When the tension of the wire is set to 50% or more of the breaking load of the wire, it is necessary to configure the wire path so as to reduce the variation in the wire tension in the wire path. is there. Various stresses are applied to the traveling wire, such as bending stress when being wound around the guide roller, stress due to acceleration / deceleration during reciprocation of the wire, and stress due to vibration of the wire in the processing part. If the variation in the wire tension in the wire path is large, the stress applied to the wire exceeds the breaking stress of the wire, which causes a problem that the wire is broken during the cutting process.

[0021]

As described above, according to the wire saw cutting method of the present invention, the tension of the wire used for cutting is set to 40 (N) or more and the stress is set to 1800 (N / mm ² ) or more. Since the wire is cut or set at 50% or more of the breaking load of the wire, the amount of warpage and undulation of the wafer can be reduced,
High quality wafers can be obtained.

[Brief description of the drawings]

FIG. 1 is a configuration diagram showing a wire running path of a wire saw according to the present invention.

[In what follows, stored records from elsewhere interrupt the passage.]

$ cat src/pkg/twc_pkg.sv
// Contract
// - nonzero action field overrides pin, direction enables driver
// - non-pwm A: off, toggle, clear, set
// - fast pwm A: toggle needs high bit, clear/set bottom
// - fast pwm A at top: match ignored, bottom acts
// - phase pwm A: up/down match actions, toggle needs high
// - phase pwm at top: match ignored, act at top
// - non-pwm B: off, toggle, clear, set
// - fast pwm B: 01 reserved, clear/set bottom
// - phase pwm B: 01 reserved, up/down match actions
// - mode field split over both registers; 4,6 reserved
// - pwm modes top, buffer update and overflow point
// - force strobe applies immediate match action
// - force strobes work only in non-pwm modes
// - forced match: no flag, no counter clear
// - force strobes always read as zero
// - clock select: stop, direct, prescaled divisions
// - async select clocks from crystal pin
// - prescaler reset bit clears prescaler
// - compare registers continuously matched against counter
`default_nettype none
package twc_pkg;
	localparam logic [7:0] TWC_OFS_CTRL_A = 8'hB0;
	localparam logic [7:0] TWC_OFS_CTRL_B = 8'hB1;
	localparam logic [7:0] TWC_OFS_CNT    = 8'hB2;
	localparam logic [7:0] TWC_OFS_CMP_A  = 8'hB3;
	localparam logic [7:0] TWC_OFS_CMP_B  = 8'hB4;
	localparam logic [7:0] TWC_OFS_ASYNC  = 8'hB6;
	localparam logic [7:0] TWC_OFS_PSR    = 8'hB7;
	localparam int TWC_COM_A_LSB  = 6;
	localparam int TWC_COM_B_LSB  = 4;
	localparam int TWC_WGM_LO_LSB = 0;
	localparam int TWC_FOC_A_BIT  = 7;
	localparam int TWC_FOC_B_BIT  = 6;
	localparam int TWC_WGM_HI_BIT = 3;
	localparam int TWC_CS_LSB     = 0;
	localparam int TWC_ASYNC_BIT  = 5;
	localparam int TWC_PSR_BIT    = 0;
	localparam logic [7:0] TWC_CTRL_A_MASK = 8'hF3;
	localparam logic [7:0] TWC_CTRL_B_MASK = 8'h0F;
	localparam logic [7:0] TWC_RST_BYTE    = 8'h00;
	localparam logic [7:0] TWC_MAX         = 8'hFF;
	localparam logic [7:0] TWC_BOTTOM      = 8'h00;
	localparam logic [1:0] TWC_COM_OFF     = 2'h0;
	localparam logic [1:0] TWC_COM_TOGGLE  = 2'h1;
	localparam logic [1:0] TWC_COM_CLEAR   = 2'h2;
	localparam logic [1:0] TWC_COM_SET     = 2'h3;
	localparam int TWC_PRESC_W = 10;

	typedef enum logic [2:0] {
		MODE_NORMAL   = 3'h0,
		MODE_PC_MAX   = 3'h1,
		MODE_CTC      = 3'h2,
		MODE_FAST_MAX = 3'h3,
		MODE_RSV4     = 3'h4,
		MODE_PC_CMP   = 3'h5,
		MODE_RSV6     = 3'h6,
		MODE_FAST_CMP = 3'h7
	} twc_mode_e;

	typedef enum logic [2:0] {
		CS_STOP = 3'h0,
		CS_DIV1 = 3'h1,
		CS_DIV8 = 3'h2,
		CS_DIV32 = 3'h3,
		CS_DIV64 = 3'h4,
		CS_DIV128 = 3'h5,
		CS_DIV256 = 3'h6,
		CS_DIV1024 = 3'h7
	} twc_cs_e;

	typedef struct packed {
		logic [7:0] addr;
		logic [7:0] wdata;
		logic       wr;
		logic       rd;
	} twc_bus_req_s;

	typedef struct packed {
		logic wave;
		logic ovr;
		logic oe;
	} twc_pin_s;

	typedef struct packed {
		logic ovf;
		logic match_a;
		logic match_b;
	} twc_evt_s;
endpackage
`default_nettype wire

$ cat src/hdl/twc_top.sv
// The plain strobed port was left to the implementer.
`default_nettype none
module twc_top (
	// clock and reset
	input  wire logic                  mclk,
	input  wire logic                  resetn,
	// register port
	input  wire twc_pkg::twc_bus_req_s bus_req,
	output var  logic [7:0]            rdata,
	// pin direction bits and crystal clock
	input  wire logic                  dir_a,
	input  wire logic                  dir_b,
	input  wire logic                  crystal_clock_pin,
	// waveform pins and events
	output var  twc_pkg::twc_pin_s     wave_out_a,
	output var  twc_pkg::twc_pin_s     wave_out_b,
	output var  twc_pkg::twc_evt_s     evt
);
	import twc_pkg::*;

	typedef struct packed {
		logic [7:0]             ctrl_a;
		logic [7:0]             ctrl_b;
		logic [7:0]             cnt;
		logic [7:0]             cmp_a_buf;
		logic [7:0]             cmp_b_buf;
		logic [7:0]             cmp_a;
		logic [7:0]             cmp_b;
		logic                   down;
		logic                   blk;
		logic [TWC_PRESC_W-1:0] presc;
		logic                   xtal_prev;
		logic                   async_sel;
		logic [7:0]             rdata;
		twc_pin_s               pin_a;
		twc_pin_s               pin_b;
		twc_evt_s               evt;
	} twc_state_s;

	twc_state_s s_ff;
	twc_state_s nxt_s;

	function automatic logic is_pwm(input logic [2:0] m);
		is_pwm = m[0];
	endfunction

	function automatic logic is_rsv(input logic [2:0] m);
		is_rsv = (m == MODE_RSV4) || (m == MODE_RSV6);
	endfunction

	// pin override decision, shared by both channels
	function automatic logic connected(
		input logic [1:0] com,
		input logic [2:0] m,
		input logic       is_b
	);
		connected = (com != TWC_COM_OFF);
		if (is_rsv(m))
			connected = 1'b0;
		else if (is_pwm(m) && com == TWC_COM_TOGGLE)
			connected = !is_b && m[2];
	endfunction

	// next waveform level for one channel
	function automatic logic wave_next(
		input logic       cur,
		input logic [1:0] com,
		input logic [2:0] m,
		input logic       is_b,
		input logic       match,
		input logic       force_m,
		input logic       bottom,
		input logic       top_pc,
		input logic       up,
		input logic       cmp_top
	);
		logic r;
		r = cur;
		if (is_rsv(m)) begin
			r = cur;
		end else if (!is_pwm(m)) begin
			if (match || force_m) begin
				case (com)
					TWC_COM_TOGGLE: r = ~cur;
					TWC_COM_CLEAR:  r = 1'b0;
					TWC_COM_SET:    r = 1'b1;
					default:        r = cur;
				endcase
			end
		end else if (com == TWC_COM_TOGGLE) begin
			if (!is_b && m[2] && match)
				r = ~cur;
		end else if (com[1] && m[1]) begin
			if (match && !cmp_top)
				r = com[0];
			if (bottom)
				r = ~com[0];
		end else if (com[1]) begin
			if (match && !cmp_top)
				r = up ? com[0] : ~com[0];
			if (top_pc && cmp_top)
				r = com[0];
		end
		wave_next = r;
	endfunction

	// prescaler tap for the selected division
	function automatic logic presc_tap(
		input logic [2:0]             cs,
		input logic [TWC_PRESC_W-1:0] p
	);
		case (cs)
			CS_DIV1:    presc_tap = 1'b1;
			CS_DIV8:    presc_tap = &p[2:0];
			CS_DIV32:   presc_tap = &p[4:0];
			CS_DIV64:   presc_tap = &p[5:0];
			CS_DIV128:  presc_tap = &p[6:0];
			CS_DIV256:  presc_tap = &p[7:0];
			CS_DIV1024: presc_tap = &p[9:0];
			default:    presc_tap = 1'b0;
		endcase
	endfunction

	logic [2:0] mode;
	logic [1:0] com_a;
	logic [1:0] com_b;
	logic [7:0] top;
	logic       src_tick;
	logic       tick;
	logic       at_top;
	logic       wrap;
	logic       pc_top;
	logic       pc_bottom;
	logic       match_a;
	logic       match_b;
	logic       force_a;
	logic       force_b;
	logic       wr_b;

	always_comb begin
		nxt_s = s_ff;
		mode = {s_ff.ctrl_b[TWC_WGM_HI_BIT],
			s_ff.ctrl_a[TWC_WGM_LO_LSB+1:TWC_WGM_LO_LSB]};
		com_a = s_ff.ctrl_a[TWC_COM_A_LSB+1:TWC_COM_A_LSB];
		com_b = s_ff.ctrl_a[TWC_COM_B_LSB+1:TWC_COM_B_LSB];
		// top is the compare A value in ctc and modes 5 and 7
		top = (mode == MODE_CTC || mode == MODE_PC_CMP || mode == MODE_FAST_CMP)
			? s_ff.cmp_a : TWC_MAX;
		// crystal pin is only edge sampled, so it must be well below mclk
		src_tick = s_ff.async_sel ? (crystal_clock_pin && !s_ff.xtal_prev)
			: 1'b1;
		tick = src_tick && presc_tap(s_ff.ctrl_b[TWC_CS_LSB+2:TWC_CS_LSB],
			s_ff.presc);
		at_top = (s_ff.cnt == top);
		wrap = tick && at_top && mode[1];
		pc_top = tick && is_pwm(mode) && !mode[1] && !s_ff.down && at_top;
		pc_bottom = tick && is_pwm(mode) && !mode[1] && s_ff.down
			&& (s_ff.cnt == TWC_BOTTOM);
		match_a = tick && !s_ff.blk && (s_ff.cnt == s_ff.cmp_a);
		match_b = tick && !s_ff.blk && (s_ff.cnt == s_ff.cmp_b);
		wr_b = bus_req.wr && bus_req.addr == TWC_OFS_CTRL_B;
		force_a = wr_b && bus_req.wdata[TWC_FOC_A_BIT] && !is_pwm(mode);
		force_b = wr_b && bus_req.wdata[TWC_FOC_B_BIT] && !is_pwm(mode);

		nxt_s.xtal_prev = crystal_clock_pin;
		if (src_tick)
			nxt_s.presc = s_ff.presc + 1'b1;

		// counter sequence per mode
		if (tick) begin
			nxt_s.blk = 1'b0;
			if (is_pwm(mode) && !mode[1]) begin
				if (pc_top) begin
					nxt_s.down = 1'b1;
					nxt_s.cnt = s_ff.cnt - 8'h01;
				end else if (pc_bottom) begin
					nxt_s.down = 1'b0;
					nxt_s.cnt = s_ff.cnt + 8'h01;
				end else begin
					nxt_s.cnt = s_ff.down ? s_ff.cnt - 8'h01 : s_ff.cnt + 8'h01;
				end
			end else if (mode == MODE_FAST_MAX || mode == MODE_FAST_CMP) begin
				nxt_s.cnt = at_top ? TWC_BOTTOM : s_ff.cnt + 8'h01;
			end else begin
				// ctc clears when the count reaches top, even with the match blocked, never on a forced one
				nxt_s.cnt = (mode == MODE_CTC && at_top) ? TWC_BOTTOM
					: s_ff.cnt + 8'h01;
			end
		end

		// compare buffer update point
		if (!is_pwm(mode)) begin
			nxt_s.cmp_a = s_ff.cmp_a_buf;
			nxt_s.cmp_b = s_ff.cmp_b_buf;
		end else if ((mode[1] && tick && at_top) || pc_top) begin
			nxt_s.cmp_a = s_ff.cmp_a_buf;
			nxt_s.cmp_b = s_ff.cmp_b_buf;
		end

		// overflow event point
		nxt_s.evt.ovf = 1'b0;
		if (!is_rsv(mode)) begin
			if (mode == MODE_FAST_CMP)
				nxt_s.evt.ovf = tick && at_top;
			else if (is_pwm(mode) && !mode[1])
				nxt_s.evt.ovf = pc_bottom;
			else
				nxt_s.evt.ovf = tick && (s_ff.cnt == TWC_MAX);
		end
		// flags only from real matches
		nxt_s.evt.match_a = match_a;
		nxt_s.evt.match_b = match_b;

		nxt_s.pin_a.wave = wave_next(s_ff.pin_a.wave, com_a, mode, 1'b0,
			match_a, force_a, wrap, pc_top, !s_ff.down,
			s_ff.cmp_a == top);
		nxt_s.pin_b.wave = wave_next(s_ff.pin_b.wave, com_b, mode, 1'b1,
			match_b, force_b, wrap, pc_top, !s_ff.down,
			s_ff.cmp_b == top);
		nxt_s.pin_a.ovr = connected(com_a, mode, 1'b0);
		nxt_s.pin_b.ovr = connected(com_b, mode, 1'b1);
		nxt_s.pin_a.oe = connected(com_a, mode, 1'b0) && dir_a;
		nxt_s.pin_b.oe = connected(com_b, mode, 1'b1) && dir_b;

		// register writes
		if (bus_req.wr) begin
			case (bus_req.addr)
				TWC_OFS_CTRL_A: nxt_s.ctrl_a = bus_req.wdata & TWC_CTRL_A_MASK;
				// force bits are strobes and are never stored
				TWC_OFS_CTRL_B: nxt_s.ctrl_b = bus_req.wdata & TWC_CTRL_B_MASK;
				TWC_OFS_CNT: begin
					nxt_s.cnt = bus_req.wdata;
					nxt_s.blk = 1'b1;
				end
				TWC_OFS_CMP_A: nxt_s.cmp_a_buf = bus_req.wdata;
				TWC_OFS_CMP_B: nxt_s.cmp_b_buf = bus_req.wdata;
				TWC_OFS_ASYNC: nxt_s.async_sel = bus_req.wdata[TWC_ASYNC_BIT];
				TWC_OFS_PSR: begin
					if (bus_req.wdata[TWC_PSR_BIT])
						nxt_s.presc = '0;
				end
				default: nxt_s.blk = s_ff.blk;
			endcase
		end

		// register reads, unmapped addresses read zero
		nxt_s.rdata = TWC_RST_BYTE;
		if (bus_req.rd) begin
			case (bus_req.addr)
				TWC_OFS_CTRL_A: nxt_s.rdata = s_ff.ctrl_a;
				TWC_OFS_CTRL_B: nxt_s.rdata = s_ff.ctrl_b;
				TWC_OFS_CNT:    nxt_s.rdata = s_ff.cnt;
				TWC_OFS_CMP_A:  nxt_s.rdata = s_ff.cmp_a_buf;
				TWC_OFS_CMP_B:  nxt_s.rdata = s_ff.cmp_b_buf;
				TWC_OFS_ASYNC:  nxt_s.rdata[TWC_ASYNC_BIT] = s_ff.async_sel;
				default:        nxt_s.rdata = TWC_RST_BYTE;
			endcase
		end
	end

	always_ff @(posedge mclk) begin
		if (!resetn)
			s_ff <= '0;
		else
			s_ff <= nxt_s;
	end

	assign rdata = s_ff.rdata;
	assign wave_out_a = s_ff.pin_a;
	assign wave_out_b = s_ff.pin_b;
	assign evt = s_ff.evt;
endmodule
`default_nettype wire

FIG. 2 is an explanatory diagram of a wire interval.

FIG. 3 is a diagram showing a relationship between a distance from a wire center and a wire hardness.

FIG. 4 is a diagram showing the relationship between wire tension and the amount of undulation on the wafer surface.

FIG. 5 is a diagram showing a relationship between a wire tension-breaking load ratio and a TTV value indicating wafer warpage.

[Explanation of symbols]

 DESCRIPTION OF SYMBOLS 10 ... Wire saw 14 ... Wire 18 ... Groove roller 20 ... Wire row 27A, 27B ... Weight 32 ... Ingot 36 ... Control device

 ──────────────────────────────────────────────────続 き Continuing on the front page (72) Inventor Kazuhiro Tago 9-7-1 Shimorenjaku, Mitaka-shi, Tokyo Tokyo Seimitsu Co., Ltd. (72) Inventor Shuichi Tsukada 9-7-1 Shimorenjaku, Mitaka-shi, Tokyo Co., Ltd. Tokyo Seimitsu F-term (reference) 3C058 AA05 AA12 AA14 AA18 AB08 BA06 CB01 CB10 DA03 3C069 AA01 BA06 BB03 BB04 CA04 EA02

Claims (2)

[Claims] 1. A running wire is wound around a groove roller having a plurality of grooves to form a wire row, and an ingot as a workpiece is pressed against the wire row, so that a large number of thin wafers are formed. In a wire saw to be cut, the tension of the wire wound around the groove roller and contributing to the cutting is set to 40 (N) or more, or 180 to the stress.
A method for cutting a wire saw, wherein the cutting is performed at a setting of 0 (N / mm ² ) or more. 2. A running wire is wound around a groove roller having a plurality of grooves to form a row of wires, and an ingot as a workpiece is pressed against the row of wires, so that a large number of thin wafers are formed. A wire saw to be cut, wherein the tension of the wire at a portion contributing to the cutting wound around the groove roller is set at 50% or more of the breaking load of the wire, and the wire saw is cut. Method.